** Records for this task follows **

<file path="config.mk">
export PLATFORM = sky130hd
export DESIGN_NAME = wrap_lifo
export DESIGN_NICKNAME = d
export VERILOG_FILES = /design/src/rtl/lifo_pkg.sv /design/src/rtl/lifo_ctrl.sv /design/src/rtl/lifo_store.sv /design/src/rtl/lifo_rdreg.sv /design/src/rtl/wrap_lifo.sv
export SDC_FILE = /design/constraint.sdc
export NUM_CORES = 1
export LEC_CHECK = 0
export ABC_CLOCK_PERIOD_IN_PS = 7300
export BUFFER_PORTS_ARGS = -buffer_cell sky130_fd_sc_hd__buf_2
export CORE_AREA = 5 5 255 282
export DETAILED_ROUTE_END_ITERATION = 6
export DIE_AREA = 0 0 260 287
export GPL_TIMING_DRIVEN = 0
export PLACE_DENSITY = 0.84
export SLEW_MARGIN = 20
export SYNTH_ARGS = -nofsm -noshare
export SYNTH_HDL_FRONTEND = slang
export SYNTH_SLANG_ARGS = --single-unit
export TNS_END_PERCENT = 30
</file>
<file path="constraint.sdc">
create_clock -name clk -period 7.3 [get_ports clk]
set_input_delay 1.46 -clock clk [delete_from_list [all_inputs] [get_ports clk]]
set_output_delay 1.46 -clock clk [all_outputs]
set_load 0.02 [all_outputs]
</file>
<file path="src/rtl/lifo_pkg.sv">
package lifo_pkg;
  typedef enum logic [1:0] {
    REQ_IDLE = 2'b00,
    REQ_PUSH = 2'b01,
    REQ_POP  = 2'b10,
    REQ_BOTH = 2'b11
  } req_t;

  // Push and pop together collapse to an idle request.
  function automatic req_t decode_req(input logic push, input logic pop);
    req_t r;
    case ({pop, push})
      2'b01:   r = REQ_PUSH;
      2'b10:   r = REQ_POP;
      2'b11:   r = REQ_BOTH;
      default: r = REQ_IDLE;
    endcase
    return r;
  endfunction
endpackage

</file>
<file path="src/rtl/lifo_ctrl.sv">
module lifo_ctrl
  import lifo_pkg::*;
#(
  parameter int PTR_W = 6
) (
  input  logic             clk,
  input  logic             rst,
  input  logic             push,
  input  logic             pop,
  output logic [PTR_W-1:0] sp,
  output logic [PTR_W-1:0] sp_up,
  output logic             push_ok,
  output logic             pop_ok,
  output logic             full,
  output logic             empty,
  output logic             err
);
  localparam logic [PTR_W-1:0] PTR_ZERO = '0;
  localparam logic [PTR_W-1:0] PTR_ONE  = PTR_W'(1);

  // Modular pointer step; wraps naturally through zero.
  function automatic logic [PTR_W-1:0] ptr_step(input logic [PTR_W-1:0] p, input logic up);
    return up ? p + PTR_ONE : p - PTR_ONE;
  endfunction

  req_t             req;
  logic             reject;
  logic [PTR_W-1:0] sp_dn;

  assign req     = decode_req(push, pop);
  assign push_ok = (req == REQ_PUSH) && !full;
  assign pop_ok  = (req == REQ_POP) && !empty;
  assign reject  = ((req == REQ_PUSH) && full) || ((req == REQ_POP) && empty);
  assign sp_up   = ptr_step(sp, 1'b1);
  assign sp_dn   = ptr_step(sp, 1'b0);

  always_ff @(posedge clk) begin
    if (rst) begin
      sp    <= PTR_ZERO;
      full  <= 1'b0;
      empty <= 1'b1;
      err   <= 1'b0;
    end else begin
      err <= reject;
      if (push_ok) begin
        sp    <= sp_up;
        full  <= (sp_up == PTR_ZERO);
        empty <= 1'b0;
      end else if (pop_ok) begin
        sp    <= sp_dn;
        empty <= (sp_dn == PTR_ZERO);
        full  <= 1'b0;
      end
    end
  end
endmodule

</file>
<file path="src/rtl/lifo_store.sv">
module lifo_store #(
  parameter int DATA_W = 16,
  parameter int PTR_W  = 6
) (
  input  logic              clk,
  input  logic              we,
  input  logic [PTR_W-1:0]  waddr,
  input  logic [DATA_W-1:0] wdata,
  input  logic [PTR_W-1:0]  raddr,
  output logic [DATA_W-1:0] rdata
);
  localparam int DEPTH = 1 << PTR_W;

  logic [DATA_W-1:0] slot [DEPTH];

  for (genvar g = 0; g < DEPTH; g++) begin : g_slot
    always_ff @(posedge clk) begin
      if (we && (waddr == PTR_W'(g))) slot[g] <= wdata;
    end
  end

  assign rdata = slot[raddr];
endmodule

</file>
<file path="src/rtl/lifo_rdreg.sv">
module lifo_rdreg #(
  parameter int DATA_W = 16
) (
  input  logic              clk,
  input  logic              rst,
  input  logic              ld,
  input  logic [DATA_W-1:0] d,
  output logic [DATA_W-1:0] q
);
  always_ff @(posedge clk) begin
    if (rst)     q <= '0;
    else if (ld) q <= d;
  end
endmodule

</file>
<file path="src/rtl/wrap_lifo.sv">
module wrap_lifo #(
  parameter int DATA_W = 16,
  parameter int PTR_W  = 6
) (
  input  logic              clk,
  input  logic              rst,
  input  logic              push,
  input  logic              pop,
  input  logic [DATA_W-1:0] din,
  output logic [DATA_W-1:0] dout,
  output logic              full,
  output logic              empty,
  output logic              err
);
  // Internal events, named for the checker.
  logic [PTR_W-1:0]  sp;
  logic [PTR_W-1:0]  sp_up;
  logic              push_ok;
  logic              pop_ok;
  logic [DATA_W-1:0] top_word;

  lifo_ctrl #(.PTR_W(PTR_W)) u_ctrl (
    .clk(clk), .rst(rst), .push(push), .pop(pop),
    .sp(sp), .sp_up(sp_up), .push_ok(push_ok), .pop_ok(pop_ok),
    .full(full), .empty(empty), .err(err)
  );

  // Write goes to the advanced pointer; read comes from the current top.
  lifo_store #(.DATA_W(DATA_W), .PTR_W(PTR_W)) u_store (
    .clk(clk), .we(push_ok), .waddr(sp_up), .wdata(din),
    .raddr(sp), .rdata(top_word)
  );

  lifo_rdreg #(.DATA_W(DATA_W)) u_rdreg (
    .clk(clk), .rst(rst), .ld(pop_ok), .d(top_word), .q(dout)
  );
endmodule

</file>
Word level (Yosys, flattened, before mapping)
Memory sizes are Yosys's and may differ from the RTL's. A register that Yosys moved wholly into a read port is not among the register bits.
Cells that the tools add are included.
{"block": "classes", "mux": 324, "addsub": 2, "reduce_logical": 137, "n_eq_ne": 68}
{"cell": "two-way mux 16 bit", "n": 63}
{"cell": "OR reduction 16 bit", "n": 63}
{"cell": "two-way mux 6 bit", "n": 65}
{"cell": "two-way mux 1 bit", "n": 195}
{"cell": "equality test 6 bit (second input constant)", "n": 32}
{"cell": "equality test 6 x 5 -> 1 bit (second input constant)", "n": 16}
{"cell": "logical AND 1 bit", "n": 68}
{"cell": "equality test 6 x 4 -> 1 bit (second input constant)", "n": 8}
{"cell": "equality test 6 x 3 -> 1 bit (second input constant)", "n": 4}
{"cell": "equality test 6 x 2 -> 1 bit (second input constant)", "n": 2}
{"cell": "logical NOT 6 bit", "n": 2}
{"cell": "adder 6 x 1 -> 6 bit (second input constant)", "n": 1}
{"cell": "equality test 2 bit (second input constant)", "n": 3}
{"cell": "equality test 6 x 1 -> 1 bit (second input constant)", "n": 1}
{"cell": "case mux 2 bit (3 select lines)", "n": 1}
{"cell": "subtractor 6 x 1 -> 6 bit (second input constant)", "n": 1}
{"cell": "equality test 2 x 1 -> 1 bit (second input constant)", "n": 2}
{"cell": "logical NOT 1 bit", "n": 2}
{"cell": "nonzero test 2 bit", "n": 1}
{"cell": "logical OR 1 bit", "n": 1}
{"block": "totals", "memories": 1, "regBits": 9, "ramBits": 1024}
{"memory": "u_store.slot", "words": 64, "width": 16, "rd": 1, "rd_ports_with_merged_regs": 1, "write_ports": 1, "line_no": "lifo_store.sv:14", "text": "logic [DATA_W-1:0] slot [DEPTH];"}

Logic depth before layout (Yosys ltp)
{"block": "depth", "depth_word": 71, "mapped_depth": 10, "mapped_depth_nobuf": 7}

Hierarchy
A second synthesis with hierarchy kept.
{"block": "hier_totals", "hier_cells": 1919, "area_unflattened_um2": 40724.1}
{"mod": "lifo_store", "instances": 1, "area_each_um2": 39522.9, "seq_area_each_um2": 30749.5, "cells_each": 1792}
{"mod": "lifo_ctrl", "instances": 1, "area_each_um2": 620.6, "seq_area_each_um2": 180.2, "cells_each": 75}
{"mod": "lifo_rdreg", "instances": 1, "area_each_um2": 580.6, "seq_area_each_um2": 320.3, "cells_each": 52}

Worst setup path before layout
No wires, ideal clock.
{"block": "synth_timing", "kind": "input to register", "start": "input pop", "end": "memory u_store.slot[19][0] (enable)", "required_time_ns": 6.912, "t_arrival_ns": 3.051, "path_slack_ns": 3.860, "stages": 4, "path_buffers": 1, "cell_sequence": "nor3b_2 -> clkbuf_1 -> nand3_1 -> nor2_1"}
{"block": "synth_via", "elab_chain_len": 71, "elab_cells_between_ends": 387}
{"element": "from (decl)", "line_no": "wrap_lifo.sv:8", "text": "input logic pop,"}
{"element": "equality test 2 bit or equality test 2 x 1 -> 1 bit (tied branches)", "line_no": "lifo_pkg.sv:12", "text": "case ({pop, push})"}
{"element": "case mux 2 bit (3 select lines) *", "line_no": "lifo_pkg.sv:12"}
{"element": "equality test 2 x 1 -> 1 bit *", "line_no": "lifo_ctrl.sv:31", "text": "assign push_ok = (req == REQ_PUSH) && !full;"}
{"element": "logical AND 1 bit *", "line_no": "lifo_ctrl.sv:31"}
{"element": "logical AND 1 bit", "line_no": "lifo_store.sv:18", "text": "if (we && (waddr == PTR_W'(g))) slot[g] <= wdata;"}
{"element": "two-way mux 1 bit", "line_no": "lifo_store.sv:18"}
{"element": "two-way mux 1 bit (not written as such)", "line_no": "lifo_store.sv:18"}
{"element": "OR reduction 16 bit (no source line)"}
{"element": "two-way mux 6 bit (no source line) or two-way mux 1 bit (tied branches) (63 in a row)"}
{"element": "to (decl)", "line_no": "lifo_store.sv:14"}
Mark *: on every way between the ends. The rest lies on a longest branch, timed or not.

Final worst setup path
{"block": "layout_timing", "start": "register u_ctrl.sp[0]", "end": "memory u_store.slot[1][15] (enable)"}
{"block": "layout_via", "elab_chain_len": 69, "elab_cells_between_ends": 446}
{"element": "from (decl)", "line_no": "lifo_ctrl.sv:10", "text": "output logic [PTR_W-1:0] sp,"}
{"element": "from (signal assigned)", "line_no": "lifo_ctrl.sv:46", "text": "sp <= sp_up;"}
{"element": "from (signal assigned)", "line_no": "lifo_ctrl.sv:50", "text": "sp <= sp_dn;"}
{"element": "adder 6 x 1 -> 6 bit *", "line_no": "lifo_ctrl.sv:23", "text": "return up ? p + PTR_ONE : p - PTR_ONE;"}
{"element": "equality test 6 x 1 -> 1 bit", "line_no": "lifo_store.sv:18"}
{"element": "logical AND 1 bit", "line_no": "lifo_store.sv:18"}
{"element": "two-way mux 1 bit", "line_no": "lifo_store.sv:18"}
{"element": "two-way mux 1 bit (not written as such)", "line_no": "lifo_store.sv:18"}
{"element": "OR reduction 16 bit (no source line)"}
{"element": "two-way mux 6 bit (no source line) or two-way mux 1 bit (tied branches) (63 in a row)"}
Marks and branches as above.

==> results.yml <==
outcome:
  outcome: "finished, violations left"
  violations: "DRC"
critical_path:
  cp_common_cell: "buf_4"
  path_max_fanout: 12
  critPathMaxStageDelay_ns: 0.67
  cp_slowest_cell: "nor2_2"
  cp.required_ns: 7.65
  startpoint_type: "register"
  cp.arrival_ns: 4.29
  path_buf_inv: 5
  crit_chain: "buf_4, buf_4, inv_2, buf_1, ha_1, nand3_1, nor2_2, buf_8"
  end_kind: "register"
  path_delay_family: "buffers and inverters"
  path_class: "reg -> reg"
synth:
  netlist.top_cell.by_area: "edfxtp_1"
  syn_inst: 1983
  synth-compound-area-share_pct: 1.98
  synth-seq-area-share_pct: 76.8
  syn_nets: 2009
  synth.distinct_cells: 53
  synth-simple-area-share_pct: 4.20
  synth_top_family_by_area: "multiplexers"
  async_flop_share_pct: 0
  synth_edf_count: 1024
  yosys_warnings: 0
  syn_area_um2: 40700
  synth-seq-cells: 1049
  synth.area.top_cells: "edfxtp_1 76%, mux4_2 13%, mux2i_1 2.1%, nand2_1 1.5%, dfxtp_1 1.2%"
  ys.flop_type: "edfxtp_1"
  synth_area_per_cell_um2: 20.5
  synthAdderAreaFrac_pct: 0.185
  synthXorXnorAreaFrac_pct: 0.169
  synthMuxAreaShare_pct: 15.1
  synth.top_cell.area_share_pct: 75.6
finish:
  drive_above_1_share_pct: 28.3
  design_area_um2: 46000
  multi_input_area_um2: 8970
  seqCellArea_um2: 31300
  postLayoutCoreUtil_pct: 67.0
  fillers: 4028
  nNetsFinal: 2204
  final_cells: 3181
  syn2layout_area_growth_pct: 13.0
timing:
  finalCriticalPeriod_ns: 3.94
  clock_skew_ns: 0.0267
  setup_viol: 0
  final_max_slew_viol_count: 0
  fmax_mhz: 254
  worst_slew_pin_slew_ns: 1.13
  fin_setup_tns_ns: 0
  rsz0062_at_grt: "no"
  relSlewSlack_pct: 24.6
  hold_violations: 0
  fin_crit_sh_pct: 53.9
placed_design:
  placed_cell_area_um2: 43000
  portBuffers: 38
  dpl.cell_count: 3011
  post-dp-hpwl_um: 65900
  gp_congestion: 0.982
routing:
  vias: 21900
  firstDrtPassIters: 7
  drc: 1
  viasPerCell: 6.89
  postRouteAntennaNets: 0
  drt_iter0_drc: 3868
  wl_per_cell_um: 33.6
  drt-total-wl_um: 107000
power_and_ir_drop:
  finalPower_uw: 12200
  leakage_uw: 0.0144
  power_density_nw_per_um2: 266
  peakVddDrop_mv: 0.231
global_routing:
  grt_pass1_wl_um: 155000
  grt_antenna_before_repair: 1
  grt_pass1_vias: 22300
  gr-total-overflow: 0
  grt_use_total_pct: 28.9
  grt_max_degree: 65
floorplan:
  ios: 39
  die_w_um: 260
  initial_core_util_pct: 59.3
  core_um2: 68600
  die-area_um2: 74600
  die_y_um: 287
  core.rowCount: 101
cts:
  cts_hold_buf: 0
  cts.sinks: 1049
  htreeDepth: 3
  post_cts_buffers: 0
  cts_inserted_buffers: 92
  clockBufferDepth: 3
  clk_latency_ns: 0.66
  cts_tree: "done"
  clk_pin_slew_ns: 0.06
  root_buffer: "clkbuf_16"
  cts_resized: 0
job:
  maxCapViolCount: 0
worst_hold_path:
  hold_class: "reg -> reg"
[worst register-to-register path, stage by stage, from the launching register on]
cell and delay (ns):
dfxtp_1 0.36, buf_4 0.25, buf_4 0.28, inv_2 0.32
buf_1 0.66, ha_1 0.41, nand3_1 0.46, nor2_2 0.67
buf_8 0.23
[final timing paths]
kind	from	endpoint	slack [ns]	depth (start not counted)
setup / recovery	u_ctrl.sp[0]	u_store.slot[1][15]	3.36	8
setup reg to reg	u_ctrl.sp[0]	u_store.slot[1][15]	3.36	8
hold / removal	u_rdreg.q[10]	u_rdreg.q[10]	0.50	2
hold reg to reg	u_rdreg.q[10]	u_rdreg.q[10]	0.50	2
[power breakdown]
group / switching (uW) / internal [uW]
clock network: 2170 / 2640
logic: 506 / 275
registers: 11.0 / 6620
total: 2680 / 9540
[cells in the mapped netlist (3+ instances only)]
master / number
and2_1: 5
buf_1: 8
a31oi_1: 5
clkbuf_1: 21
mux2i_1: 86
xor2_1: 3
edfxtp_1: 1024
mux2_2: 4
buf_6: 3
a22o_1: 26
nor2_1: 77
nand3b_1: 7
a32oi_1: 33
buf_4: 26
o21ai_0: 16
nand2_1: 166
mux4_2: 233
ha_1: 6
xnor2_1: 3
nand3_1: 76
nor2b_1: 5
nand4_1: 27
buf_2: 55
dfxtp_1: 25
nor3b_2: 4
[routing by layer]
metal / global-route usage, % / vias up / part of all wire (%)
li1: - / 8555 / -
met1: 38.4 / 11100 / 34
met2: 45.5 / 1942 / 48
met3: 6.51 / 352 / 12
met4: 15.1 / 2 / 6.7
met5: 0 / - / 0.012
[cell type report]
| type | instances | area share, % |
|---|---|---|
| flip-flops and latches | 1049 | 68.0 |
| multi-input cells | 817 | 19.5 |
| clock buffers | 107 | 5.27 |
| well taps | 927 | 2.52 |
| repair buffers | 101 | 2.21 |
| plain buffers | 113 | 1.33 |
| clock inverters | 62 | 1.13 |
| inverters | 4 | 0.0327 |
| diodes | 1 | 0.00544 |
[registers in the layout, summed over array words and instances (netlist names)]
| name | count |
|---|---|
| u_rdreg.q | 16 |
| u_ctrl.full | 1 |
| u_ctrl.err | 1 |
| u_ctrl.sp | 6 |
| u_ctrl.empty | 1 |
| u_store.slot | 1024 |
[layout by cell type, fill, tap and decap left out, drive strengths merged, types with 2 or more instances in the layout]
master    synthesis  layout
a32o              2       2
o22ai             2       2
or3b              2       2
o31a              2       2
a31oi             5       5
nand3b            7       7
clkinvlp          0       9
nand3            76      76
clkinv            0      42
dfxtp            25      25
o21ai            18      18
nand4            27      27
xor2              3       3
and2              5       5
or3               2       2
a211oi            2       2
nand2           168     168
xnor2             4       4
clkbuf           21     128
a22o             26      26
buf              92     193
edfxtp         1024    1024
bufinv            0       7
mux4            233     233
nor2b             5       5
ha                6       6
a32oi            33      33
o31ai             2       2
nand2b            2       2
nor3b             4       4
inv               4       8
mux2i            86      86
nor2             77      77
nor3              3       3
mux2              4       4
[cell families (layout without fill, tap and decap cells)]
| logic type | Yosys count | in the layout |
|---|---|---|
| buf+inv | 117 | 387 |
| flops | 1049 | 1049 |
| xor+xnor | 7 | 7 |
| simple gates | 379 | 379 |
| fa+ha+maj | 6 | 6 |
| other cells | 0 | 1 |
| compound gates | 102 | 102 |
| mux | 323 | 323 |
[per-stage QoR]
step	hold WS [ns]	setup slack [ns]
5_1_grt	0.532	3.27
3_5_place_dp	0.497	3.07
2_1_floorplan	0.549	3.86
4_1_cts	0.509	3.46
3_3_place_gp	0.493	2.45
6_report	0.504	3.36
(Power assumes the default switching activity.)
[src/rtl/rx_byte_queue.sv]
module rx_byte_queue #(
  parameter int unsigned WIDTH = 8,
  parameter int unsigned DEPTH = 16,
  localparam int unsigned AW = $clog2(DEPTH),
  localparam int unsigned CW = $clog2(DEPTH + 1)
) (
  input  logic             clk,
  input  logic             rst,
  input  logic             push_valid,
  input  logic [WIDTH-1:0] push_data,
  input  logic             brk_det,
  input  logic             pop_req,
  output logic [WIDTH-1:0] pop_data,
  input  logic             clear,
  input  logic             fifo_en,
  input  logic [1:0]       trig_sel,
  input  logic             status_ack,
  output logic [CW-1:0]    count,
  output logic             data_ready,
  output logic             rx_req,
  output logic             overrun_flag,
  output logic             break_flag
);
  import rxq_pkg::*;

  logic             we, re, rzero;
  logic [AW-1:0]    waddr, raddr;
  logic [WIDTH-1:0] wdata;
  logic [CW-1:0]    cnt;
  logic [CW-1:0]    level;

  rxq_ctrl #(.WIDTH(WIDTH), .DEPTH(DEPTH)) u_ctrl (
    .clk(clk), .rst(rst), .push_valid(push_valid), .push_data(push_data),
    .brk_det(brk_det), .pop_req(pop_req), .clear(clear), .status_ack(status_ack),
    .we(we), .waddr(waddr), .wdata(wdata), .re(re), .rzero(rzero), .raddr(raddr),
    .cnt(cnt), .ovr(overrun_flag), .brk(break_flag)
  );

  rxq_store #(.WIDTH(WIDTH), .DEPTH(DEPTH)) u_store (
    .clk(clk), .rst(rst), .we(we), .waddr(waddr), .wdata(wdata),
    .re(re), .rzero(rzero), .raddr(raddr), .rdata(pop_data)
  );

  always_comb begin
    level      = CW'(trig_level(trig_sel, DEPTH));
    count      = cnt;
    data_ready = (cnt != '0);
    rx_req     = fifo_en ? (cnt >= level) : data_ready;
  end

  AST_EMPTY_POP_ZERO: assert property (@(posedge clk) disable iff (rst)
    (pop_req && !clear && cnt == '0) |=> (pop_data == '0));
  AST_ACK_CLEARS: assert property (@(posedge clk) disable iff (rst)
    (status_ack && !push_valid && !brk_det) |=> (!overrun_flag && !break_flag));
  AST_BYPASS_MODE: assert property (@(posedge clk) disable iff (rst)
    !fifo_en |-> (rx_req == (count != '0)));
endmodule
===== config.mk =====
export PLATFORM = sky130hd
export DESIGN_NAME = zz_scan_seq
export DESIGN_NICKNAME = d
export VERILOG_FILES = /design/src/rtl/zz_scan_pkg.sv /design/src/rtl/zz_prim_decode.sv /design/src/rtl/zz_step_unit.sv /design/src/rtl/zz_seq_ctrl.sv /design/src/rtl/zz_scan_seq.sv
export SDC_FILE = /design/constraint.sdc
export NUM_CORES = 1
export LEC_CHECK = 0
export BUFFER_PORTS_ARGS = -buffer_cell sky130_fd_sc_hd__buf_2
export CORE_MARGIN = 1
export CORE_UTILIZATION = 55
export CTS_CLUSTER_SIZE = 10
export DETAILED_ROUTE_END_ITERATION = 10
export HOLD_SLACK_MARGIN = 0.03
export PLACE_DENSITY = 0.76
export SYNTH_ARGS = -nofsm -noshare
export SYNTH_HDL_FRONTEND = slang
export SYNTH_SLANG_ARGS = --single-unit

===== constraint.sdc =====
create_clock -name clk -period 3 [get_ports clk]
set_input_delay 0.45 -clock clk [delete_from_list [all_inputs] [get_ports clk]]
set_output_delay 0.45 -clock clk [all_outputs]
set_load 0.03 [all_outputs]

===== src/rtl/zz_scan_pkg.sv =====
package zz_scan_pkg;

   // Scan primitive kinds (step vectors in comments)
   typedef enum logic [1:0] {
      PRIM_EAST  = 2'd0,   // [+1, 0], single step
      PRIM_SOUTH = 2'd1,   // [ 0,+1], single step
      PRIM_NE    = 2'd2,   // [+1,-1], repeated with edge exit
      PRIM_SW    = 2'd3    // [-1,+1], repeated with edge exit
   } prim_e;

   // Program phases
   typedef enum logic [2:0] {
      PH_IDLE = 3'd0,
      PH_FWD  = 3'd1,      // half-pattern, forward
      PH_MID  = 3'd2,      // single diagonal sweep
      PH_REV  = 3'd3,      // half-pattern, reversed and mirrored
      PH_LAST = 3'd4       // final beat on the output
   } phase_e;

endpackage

** End of Records for this task **

→ Brief: Look above for the line with "output logic [WIDTH-1:0]" and the line with "(pop_req && !clear". Write out those two lines and all the lines between them, exactly, and no others.

→ Result:
  output logic [WIDTH-1:0] pop_data,
  input  logic             clear,
  input  logic             fifo_en,
  input  logic [1:0]       trig_sel,
  input  logic             status_ack,
  output logic [CW-1:0]    count,
  output logic             data_ready,
  output logic             rx_req,
  output logic             overrun_flag,
  output logic             break_flag
);
  import rxq_pkg::*;

  logic             we, re, rzero;
  logic [AW-1:0]    waddr, raddr;
  logic [WIDTH-1:0] wdata;
  logic [CW-1:0]    cnt;
  logic [CW-1:0]    level;

  rxq_ctrl #(.WIDTH(WIDTH), .DEPTH(DEPTH)) u_ctrl (
    .clk(clk), .rst(rst), .push_valid(push_valid), .push_data(push_data),
    .brk_det(brk_det), .pop_req(pop_req), .clear(clear), .status_ack(status_ack),
    .we(we), .waddr(waddr), .wdata(wdata), .re(re), .rzero(rzero), .raddr(raddr),
    .cnt(cnt), .ovr(overrun_flag), .brk(break_flag)
  );

  rxq_store #(.WIDTH(WIDTH), .DEPTH(DEPTH)) u_store (
    .clk(clk), .rst(rst), .we(we), .waddr(waddr), .wdata(wdata),
    .re(re), .rzero(rzero), .raddr(raddr), .rdata(pop_data)
  );

  always_comb begin
    level      = CW'(trig_level(trig_sel, DEPTH));
    count      = cnt;
    data_ready = (cnt != '0);
    rx_req     = fifo_en ? (cnt >= level) : data_ready;
  end

  AST_EMPTY_POP_ZERO: assert property (@(posedge clk) disable iff (rst)
    (pop_req && !clear && cnt == '0) |=> (pop_data == '0));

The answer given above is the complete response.